Below this line is a set of entries; quote exactly the lines from the line that contains "osc_bit_a: assert property" to the line that contains "(host.wr && host.addr == rsr_addr_analog)", both lines included.

# [Dataset]
──────────
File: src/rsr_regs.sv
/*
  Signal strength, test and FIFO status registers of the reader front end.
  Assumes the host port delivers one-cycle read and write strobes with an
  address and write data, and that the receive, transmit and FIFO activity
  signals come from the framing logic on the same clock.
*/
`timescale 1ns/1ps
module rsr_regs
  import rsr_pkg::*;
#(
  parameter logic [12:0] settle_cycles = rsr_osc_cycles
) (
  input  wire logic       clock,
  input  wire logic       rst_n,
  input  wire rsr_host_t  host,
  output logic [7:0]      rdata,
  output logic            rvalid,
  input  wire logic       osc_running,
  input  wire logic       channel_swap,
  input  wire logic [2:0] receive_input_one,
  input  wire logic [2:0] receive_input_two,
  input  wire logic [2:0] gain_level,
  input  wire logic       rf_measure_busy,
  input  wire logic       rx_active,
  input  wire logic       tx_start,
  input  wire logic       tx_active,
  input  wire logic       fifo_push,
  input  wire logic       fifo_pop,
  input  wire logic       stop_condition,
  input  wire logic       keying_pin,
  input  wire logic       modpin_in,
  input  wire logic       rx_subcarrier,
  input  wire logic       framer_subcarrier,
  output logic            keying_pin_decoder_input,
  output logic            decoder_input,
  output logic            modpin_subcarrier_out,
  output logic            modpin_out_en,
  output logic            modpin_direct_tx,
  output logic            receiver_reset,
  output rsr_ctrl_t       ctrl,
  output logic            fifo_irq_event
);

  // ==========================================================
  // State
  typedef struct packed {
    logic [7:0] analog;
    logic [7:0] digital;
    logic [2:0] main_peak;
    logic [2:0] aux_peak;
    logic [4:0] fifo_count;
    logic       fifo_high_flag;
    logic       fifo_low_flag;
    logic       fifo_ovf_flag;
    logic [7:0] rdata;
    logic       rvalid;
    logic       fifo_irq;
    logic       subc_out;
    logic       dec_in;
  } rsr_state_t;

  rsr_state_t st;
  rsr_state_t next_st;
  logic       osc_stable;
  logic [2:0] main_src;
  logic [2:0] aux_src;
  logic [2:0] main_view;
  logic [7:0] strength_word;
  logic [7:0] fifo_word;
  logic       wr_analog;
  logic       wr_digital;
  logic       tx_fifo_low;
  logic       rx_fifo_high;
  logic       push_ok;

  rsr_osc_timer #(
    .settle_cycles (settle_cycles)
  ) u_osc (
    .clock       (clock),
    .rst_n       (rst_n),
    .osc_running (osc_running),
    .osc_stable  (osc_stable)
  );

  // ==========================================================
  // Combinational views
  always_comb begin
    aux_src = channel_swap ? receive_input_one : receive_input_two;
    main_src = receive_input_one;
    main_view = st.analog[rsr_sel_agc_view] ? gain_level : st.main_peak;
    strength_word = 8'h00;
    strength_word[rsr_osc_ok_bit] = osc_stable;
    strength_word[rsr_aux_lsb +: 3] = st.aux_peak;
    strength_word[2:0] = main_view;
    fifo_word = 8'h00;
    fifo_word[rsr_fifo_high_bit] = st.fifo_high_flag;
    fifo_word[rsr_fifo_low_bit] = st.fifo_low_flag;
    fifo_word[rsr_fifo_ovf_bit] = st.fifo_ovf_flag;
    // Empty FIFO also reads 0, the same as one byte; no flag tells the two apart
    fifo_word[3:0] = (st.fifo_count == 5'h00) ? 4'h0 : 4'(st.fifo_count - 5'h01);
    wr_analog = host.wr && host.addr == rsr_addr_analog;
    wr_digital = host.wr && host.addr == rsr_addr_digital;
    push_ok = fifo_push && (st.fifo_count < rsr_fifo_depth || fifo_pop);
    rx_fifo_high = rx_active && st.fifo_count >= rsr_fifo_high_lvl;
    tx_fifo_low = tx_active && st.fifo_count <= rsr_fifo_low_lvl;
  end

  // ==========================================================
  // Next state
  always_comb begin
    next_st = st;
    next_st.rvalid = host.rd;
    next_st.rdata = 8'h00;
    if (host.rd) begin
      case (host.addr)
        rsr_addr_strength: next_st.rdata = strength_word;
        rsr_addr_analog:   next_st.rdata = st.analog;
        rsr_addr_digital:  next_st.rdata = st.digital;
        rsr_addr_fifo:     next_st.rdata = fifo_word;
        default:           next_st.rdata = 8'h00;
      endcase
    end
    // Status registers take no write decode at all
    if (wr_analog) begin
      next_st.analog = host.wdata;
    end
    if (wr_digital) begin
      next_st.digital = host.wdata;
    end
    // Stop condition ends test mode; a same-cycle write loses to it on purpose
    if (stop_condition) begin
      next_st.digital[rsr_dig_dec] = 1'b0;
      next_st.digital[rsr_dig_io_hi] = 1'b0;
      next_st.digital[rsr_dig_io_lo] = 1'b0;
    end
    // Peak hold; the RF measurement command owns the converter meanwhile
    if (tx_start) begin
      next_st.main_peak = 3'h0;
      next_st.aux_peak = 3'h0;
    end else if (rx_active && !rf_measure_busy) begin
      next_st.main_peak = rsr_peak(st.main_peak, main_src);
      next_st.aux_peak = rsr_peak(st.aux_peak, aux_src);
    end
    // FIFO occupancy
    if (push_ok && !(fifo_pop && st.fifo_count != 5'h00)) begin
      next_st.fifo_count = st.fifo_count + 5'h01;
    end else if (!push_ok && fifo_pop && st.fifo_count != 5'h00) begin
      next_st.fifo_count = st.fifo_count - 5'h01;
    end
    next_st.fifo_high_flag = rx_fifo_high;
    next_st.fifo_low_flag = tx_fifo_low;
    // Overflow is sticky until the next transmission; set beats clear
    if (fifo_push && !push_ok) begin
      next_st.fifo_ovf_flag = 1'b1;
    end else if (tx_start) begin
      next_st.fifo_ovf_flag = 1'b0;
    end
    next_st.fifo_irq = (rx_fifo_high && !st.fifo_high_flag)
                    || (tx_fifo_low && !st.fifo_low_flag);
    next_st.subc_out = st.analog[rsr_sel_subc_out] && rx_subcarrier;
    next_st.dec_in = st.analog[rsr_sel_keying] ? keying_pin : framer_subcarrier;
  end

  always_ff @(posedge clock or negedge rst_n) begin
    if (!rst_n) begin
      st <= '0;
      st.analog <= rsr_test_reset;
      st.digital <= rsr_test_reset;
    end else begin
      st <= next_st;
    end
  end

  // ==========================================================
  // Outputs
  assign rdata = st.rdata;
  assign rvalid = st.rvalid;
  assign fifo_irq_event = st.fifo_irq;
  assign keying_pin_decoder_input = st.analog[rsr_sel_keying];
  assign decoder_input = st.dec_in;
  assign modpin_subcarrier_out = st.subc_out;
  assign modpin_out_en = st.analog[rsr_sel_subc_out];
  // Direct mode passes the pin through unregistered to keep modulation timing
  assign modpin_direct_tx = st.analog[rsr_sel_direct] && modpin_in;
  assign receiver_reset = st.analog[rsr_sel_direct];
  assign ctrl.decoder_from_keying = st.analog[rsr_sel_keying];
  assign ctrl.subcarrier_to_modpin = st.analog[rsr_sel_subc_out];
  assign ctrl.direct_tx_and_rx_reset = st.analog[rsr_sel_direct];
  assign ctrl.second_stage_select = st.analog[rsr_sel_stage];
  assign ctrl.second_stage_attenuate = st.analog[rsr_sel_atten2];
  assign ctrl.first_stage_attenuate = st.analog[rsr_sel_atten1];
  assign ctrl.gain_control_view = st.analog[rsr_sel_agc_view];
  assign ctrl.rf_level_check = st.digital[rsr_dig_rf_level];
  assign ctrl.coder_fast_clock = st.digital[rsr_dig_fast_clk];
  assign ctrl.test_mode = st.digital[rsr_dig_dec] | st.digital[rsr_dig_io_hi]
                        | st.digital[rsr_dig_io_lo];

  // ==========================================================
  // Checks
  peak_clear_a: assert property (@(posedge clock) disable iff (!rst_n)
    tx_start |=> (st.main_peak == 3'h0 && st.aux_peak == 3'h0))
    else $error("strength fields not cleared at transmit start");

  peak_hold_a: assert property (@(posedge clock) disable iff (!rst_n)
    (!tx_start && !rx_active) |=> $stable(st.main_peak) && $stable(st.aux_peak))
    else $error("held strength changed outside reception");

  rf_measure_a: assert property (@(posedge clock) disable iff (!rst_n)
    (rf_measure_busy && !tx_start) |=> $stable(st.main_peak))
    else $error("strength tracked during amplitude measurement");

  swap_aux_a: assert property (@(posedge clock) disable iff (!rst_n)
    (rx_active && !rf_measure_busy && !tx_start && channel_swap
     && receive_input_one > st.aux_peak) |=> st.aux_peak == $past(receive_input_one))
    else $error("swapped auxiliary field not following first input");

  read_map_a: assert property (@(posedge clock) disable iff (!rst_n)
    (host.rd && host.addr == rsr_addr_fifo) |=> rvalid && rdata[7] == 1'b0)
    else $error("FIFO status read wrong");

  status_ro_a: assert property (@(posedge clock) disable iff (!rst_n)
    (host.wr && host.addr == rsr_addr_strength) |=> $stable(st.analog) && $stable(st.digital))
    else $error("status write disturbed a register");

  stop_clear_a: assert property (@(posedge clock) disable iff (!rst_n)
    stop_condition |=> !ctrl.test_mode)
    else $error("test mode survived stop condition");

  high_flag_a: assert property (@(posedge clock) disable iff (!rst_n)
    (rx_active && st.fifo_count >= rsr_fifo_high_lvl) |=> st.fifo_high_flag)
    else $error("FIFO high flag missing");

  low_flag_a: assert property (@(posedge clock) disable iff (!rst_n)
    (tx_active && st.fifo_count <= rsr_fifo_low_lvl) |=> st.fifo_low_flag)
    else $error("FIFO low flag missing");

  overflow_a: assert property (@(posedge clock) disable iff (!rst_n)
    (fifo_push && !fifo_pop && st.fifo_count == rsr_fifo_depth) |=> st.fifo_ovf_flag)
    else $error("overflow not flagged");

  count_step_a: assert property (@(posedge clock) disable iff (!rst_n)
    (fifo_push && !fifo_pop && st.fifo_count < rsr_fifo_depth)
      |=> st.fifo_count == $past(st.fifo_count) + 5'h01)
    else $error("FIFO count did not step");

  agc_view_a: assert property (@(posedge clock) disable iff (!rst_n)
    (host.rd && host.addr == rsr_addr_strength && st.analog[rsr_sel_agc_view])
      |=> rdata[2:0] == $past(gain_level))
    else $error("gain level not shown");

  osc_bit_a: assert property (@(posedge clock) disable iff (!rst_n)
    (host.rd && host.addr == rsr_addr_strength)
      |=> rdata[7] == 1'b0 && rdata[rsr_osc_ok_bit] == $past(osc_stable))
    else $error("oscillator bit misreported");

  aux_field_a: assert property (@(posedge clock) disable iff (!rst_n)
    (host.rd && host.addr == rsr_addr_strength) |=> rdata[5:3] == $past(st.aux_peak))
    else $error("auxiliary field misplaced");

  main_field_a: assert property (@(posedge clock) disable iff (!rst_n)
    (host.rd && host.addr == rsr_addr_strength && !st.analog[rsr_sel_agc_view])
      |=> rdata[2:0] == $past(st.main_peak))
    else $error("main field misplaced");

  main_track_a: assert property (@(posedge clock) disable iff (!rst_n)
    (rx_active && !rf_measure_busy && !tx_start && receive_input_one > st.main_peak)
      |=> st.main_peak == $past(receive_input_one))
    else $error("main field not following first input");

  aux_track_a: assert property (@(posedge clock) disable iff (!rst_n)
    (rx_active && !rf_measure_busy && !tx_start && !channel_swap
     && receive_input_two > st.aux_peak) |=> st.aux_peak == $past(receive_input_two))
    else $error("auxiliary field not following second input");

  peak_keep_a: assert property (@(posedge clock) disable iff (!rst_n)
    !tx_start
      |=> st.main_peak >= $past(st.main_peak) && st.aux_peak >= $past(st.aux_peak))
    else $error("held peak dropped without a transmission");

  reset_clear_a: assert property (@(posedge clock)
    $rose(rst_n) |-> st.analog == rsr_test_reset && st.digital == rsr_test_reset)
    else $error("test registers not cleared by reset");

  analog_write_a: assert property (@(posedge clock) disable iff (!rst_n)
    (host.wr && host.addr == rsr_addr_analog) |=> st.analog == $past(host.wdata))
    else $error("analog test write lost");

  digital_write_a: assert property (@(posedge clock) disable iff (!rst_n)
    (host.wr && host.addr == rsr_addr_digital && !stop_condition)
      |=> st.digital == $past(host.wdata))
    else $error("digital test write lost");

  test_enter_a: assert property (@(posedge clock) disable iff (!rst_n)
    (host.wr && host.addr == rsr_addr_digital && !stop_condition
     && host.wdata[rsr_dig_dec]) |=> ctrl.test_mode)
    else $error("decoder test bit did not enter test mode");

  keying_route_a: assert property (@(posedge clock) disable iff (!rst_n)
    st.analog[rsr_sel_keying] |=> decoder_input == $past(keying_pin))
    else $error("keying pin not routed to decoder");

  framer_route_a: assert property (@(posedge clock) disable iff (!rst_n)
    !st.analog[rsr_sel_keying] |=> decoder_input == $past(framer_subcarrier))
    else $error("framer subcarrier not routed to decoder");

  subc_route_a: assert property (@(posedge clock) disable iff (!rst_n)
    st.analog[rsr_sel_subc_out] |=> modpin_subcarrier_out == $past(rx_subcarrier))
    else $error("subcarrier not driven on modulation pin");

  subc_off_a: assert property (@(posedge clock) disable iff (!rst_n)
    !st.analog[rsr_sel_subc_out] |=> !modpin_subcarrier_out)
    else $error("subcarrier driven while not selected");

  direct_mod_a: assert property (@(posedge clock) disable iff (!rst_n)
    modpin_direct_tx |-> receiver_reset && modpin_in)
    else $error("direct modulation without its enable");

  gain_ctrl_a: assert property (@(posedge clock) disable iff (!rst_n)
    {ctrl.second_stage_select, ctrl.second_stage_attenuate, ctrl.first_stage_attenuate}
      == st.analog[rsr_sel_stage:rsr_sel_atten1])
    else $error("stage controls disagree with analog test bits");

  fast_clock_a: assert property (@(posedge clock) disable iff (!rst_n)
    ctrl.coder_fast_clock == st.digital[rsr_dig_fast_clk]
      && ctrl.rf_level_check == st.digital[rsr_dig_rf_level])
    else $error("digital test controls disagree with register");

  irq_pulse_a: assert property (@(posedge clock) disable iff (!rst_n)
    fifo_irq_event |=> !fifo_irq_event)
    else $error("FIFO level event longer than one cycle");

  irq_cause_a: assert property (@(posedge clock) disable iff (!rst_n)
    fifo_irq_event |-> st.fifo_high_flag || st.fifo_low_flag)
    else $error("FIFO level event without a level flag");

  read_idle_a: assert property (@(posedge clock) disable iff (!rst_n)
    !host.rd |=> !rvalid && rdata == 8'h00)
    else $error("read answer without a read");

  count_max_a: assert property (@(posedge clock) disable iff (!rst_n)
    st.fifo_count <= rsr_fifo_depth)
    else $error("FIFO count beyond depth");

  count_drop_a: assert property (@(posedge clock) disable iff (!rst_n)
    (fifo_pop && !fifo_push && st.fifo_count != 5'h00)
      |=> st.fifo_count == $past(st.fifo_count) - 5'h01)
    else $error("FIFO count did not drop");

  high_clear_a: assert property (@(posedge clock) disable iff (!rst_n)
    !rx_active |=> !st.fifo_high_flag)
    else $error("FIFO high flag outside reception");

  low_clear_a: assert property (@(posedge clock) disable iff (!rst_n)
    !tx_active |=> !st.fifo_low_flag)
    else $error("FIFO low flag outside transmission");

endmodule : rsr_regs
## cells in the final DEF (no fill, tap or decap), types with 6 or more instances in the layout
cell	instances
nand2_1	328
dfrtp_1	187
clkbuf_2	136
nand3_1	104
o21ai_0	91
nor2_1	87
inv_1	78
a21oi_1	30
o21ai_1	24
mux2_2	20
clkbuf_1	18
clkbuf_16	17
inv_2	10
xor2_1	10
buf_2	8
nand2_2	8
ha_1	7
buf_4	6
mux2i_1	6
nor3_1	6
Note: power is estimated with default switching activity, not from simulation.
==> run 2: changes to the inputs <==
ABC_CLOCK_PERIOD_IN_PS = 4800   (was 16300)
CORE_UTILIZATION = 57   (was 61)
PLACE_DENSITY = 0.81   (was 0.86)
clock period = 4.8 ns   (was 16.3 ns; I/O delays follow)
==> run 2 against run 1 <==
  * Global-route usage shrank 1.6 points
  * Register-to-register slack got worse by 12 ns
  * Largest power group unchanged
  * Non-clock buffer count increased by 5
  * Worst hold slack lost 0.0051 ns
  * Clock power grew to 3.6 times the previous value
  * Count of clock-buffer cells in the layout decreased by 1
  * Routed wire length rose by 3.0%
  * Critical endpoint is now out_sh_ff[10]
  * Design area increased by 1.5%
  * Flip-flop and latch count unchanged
──────────
# [Answer section]
  osc_bit_a: assert property (@(posedge clock) disable iff (!rst_n)
    (host.rd && host.addr == rsr_addr_strength)
      |=> rdata[7] == 1'b0 && rdata[rsr_osc_ok_bit] == $past(osc_stable))
    else $error("oscillator bit misreported");

  aux_field_a: assert property (@(posedge clock) disable iff (!rst_n)
    (host.rd && host.addr == rsr_addr_strength) |=> rdata[5:3] == $past(st.aux_peak))
    else $error("auxiliary field misplaced");

  main_field_a: assert property (@(posedge clock) disable iff (!rst_n)
    (host.rd && host.addr == rsr_addr_strength && !st.analog[rsr_sel_agc_view])
      |=> rdata[2:0] == $past(st.main_peak))
    else $error("main field misplaced");

  main_track_a: assert property (@(posedge clock) disable iff (!rst_n)
    (rx_active && !rf_measure_busy && !tx_start && receive_input_one > st.main_peak)
      |=> st.main_peak == $past(receive_input_one))
    else $error("main field not following first input");

  aux_track_a: assert property (@(posedge clock) disable iff (!rst_n)
    (rx_active && !rf_measure_busy && !tx_start && !channel_swap
     && receive_input_two > st.aux_peak) |=> st.aux_peak == $past(receive_input_two))
    else $error("auxiliary field not following second input");

  peak_keep_a: assert property (@(posedge clock) disable iff (!rst_n)
    !tx_start
      |=> st.main_peak >= $past(st.main_peak) && st.aux_peak >= $past(st.aux_peak))
    else $error("held peak dropped without a transmission");

  reset_clear_a: assert property (@(posedge clock)
    $rose(rst_n) |-> st.analog == rsr_test_reset && st.digital == rsr_test_reset)
    else $error("test registers not cleared by reset");

  analog_write_a: assert property (@(posedge clock) disable iff (!rst_n)
    (host.wr && host.addr == rsr_addr_analog) |=> st.analog == $past(host.wdata))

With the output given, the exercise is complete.